• What is being asked:
Say how many lines in the data below contain the word "constraint", and give no other text.

• Dataset records:
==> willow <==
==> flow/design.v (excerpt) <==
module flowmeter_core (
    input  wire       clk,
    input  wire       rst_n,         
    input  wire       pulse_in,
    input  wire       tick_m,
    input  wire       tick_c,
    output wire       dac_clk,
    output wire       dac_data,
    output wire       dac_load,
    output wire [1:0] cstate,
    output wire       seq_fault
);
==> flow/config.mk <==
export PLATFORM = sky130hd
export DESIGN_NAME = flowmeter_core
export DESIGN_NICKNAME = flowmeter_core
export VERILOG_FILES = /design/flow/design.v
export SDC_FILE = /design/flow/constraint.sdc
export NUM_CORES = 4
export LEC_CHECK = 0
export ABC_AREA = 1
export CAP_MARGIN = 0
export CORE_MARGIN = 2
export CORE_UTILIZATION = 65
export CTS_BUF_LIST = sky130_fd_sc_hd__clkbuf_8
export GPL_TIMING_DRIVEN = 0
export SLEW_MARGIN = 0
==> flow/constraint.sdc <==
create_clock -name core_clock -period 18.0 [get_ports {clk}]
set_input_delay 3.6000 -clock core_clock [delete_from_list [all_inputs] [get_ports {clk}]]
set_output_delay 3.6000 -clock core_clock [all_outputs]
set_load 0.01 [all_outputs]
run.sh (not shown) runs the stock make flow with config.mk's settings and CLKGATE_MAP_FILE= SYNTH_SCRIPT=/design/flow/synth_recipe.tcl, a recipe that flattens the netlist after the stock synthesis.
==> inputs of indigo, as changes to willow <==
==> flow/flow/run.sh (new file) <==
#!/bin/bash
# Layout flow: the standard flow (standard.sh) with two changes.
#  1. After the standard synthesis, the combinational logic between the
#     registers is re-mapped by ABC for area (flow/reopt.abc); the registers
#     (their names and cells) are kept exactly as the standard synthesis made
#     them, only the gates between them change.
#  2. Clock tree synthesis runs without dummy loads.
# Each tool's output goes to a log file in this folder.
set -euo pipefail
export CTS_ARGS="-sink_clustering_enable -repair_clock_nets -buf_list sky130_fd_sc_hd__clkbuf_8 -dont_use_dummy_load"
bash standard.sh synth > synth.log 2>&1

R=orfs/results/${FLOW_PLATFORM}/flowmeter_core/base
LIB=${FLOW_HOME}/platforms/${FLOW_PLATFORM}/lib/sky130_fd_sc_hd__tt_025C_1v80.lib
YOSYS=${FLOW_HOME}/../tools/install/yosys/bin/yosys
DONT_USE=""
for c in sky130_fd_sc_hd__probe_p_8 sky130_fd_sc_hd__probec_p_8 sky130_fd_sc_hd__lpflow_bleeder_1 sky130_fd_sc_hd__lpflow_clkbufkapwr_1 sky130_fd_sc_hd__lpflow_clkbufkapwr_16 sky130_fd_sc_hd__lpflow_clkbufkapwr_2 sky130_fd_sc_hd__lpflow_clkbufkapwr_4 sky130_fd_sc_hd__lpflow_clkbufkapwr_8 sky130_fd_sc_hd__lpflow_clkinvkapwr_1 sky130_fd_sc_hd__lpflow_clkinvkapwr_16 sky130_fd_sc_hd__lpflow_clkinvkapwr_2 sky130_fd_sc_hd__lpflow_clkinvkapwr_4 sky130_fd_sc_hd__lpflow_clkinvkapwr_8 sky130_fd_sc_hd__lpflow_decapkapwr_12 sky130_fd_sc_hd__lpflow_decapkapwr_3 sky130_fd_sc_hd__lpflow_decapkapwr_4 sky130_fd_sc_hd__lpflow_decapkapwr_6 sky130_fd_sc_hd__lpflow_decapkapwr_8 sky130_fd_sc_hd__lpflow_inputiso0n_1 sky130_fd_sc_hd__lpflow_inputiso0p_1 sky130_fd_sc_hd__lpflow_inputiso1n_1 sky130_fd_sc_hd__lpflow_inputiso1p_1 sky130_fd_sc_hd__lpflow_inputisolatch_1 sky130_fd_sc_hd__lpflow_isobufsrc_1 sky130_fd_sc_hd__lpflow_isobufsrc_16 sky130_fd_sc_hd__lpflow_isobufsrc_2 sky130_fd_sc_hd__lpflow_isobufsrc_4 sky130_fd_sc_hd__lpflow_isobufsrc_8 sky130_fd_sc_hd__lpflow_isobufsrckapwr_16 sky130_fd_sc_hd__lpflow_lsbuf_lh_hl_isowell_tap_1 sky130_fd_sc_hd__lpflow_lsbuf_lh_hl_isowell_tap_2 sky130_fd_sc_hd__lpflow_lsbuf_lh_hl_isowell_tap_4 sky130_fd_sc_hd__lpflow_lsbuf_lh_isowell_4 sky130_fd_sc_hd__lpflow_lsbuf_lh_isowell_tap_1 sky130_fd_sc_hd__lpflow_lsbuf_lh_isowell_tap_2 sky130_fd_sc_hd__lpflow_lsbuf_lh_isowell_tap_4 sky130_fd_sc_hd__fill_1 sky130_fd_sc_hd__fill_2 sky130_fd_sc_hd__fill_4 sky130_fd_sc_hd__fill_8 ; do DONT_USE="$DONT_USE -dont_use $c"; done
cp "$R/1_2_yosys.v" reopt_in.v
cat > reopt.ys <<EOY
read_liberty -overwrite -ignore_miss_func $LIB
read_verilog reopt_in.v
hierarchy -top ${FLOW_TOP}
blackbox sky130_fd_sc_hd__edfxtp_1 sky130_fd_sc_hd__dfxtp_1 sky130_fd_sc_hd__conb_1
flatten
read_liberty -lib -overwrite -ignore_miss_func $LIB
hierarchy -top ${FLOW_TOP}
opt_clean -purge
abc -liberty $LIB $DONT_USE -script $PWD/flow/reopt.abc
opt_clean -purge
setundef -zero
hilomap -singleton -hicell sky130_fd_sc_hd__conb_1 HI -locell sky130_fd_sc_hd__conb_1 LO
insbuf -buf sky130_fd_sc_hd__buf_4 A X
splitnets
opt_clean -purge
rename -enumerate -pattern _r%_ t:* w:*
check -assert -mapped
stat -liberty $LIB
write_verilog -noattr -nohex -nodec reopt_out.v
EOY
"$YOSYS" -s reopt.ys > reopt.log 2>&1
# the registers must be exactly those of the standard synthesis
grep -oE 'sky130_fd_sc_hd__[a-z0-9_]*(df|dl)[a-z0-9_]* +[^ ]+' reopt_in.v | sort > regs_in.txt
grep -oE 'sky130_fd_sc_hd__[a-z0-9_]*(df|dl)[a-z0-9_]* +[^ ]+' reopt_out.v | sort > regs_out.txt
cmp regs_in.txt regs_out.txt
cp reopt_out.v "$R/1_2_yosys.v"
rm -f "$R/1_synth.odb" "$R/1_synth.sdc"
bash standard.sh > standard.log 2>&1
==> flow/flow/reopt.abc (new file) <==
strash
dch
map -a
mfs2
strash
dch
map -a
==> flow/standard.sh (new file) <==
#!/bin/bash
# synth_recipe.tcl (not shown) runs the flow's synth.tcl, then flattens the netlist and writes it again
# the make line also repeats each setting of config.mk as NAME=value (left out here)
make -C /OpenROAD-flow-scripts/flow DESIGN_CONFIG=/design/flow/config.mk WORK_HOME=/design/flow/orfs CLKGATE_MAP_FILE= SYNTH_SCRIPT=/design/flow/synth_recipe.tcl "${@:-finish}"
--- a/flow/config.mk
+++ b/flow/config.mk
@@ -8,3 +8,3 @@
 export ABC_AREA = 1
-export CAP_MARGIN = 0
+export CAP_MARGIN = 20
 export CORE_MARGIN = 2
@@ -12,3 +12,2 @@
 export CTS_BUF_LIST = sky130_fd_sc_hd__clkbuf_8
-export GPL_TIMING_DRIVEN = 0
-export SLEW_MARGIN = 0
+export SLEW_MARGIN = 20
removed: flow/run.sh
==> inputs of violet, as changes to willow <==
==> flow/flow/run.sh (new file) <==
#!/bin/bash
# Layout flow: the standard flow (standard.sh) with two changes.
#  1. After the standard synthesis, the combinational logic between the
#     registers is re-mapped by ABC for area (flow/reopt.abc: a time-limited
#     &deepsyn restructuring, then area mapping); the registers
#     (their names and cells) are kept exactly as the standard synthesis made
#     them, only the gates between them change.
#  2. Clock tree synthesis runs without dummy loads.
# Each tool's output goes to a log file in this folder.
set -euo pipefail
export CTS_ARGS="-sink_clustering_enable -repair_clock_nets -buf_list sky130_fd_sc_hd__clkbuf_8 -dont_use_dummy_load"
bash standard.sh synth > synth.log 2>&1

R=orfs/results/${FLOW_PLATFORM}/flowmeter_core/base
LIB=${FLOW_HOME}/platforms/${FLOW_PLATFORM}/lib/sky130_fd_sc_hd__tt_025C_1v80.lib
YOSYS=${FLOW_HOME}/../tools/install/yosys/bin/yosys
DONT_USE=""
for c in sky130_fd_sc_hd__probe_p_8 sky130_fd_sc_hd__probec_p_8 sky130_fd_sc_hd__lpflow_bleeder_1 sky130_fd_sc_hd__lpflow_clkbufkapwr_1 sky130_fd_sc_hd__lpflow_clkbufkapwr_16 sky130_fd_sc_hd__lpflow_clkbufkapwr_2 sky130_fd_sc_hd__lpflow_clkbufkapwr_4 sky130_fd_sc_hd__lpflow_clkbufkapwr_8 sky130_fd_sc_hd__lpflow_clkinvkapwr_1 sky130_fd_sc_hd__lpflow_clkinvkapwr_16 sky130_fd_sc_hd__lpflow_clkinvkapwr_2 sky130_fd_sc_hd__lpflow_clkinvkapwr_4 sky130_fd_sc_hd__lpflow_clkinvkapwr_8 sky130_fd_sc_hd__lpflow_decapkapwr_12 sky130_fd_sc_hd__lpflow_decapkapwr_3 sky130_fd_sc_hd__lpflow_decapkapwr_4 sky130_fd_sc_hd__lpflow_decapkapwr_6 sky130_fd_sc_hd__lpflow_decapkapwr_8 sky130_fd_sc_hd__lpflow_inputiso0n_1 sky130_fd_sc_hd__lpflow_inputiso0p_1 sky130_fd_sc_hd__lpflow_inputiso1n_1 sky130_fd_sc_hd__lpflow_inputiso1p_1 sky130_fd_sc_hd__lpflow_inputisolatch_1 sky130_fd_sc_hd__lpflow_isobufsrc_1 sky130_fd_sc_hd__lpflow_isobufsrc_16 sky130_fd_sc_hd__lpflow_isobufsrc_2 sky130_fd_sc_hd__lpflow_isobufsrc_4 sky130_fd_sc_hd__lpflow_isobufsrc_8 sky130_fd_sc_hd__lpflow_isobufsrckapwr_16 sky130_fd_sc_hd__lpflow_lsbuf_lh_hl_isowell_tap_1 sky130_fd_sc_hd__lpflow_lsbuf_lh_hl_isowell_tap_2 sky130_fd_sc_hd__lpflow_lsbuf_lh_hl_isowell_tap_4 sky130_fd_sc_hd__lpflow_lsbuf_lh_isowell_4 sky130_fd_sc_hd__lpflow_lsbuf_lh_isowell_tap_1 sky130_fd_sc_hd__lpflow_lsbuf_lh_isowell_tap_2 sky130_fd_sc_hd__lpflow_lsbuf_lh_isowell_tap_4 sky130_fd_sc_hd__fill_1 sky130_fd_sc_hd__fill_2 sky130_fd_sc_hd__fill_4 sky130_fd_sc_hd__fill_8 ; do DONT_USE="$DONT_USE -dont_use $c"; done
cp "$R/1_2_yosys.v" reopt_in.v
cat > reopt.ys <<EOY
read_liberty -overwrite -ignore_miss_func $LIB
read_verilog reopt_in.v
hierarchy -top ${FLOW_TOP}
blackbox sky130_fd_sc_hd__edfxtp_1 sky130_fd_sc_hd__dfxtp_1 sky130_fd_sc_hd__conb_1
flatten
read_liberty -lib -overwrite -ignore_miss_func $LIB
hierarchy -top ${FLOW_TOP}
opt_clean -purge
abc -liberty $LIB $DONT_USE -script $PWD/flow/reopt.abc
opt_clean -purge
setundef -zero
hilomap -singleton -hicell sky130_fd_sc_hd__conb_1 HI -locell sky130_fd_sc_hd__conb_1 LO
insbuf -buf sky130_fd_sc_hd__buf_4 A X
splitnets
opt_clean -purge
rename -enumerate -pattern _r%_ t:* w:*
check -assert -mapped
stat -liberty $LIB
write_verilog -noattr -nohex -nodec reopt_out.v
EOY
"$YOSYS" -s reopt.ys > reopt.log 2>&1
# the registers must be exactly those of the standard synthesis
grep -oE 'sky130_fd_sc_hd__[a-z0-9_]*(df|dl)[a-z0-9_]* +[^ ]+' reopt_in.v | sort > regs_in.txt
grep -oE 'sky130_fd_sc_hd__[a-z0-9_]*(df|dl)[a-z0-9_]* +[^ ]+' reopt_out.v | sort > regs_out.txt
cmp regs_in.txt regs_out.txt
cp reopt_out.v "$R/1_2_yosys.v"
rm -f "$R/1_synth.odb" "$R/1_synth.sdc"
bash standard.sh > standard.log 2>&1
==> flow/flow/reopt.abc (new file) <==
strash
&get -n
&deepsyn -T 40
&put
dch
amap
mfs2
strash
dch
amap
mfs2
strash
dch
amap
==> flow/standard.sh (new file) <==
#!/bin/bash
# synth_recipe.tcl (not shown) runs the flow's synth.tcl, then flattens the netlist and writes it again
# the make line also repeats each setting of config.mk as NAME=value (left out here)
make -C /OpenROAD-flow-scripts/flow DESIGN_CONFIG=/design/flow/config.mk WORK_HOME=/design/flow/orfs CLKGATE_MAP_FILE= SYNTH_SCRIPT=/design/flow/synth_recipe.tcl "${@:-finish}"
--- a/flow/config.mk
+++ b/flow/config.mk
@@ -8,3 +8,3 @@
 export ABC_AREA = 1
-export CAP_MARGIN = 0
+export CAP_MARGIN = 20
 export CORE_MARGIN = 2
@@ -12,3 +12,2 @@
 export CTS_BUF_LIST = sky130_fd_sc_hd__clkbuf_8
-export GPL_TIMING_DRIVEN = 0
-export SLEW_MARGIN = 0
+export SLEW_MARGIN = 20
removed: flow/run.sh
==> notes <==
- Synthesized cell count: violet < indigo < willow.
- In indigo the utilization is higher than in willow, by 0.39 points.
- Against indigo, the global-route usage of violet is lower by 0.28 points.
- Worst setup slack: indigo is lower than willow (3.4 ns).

• Solution for this task:
2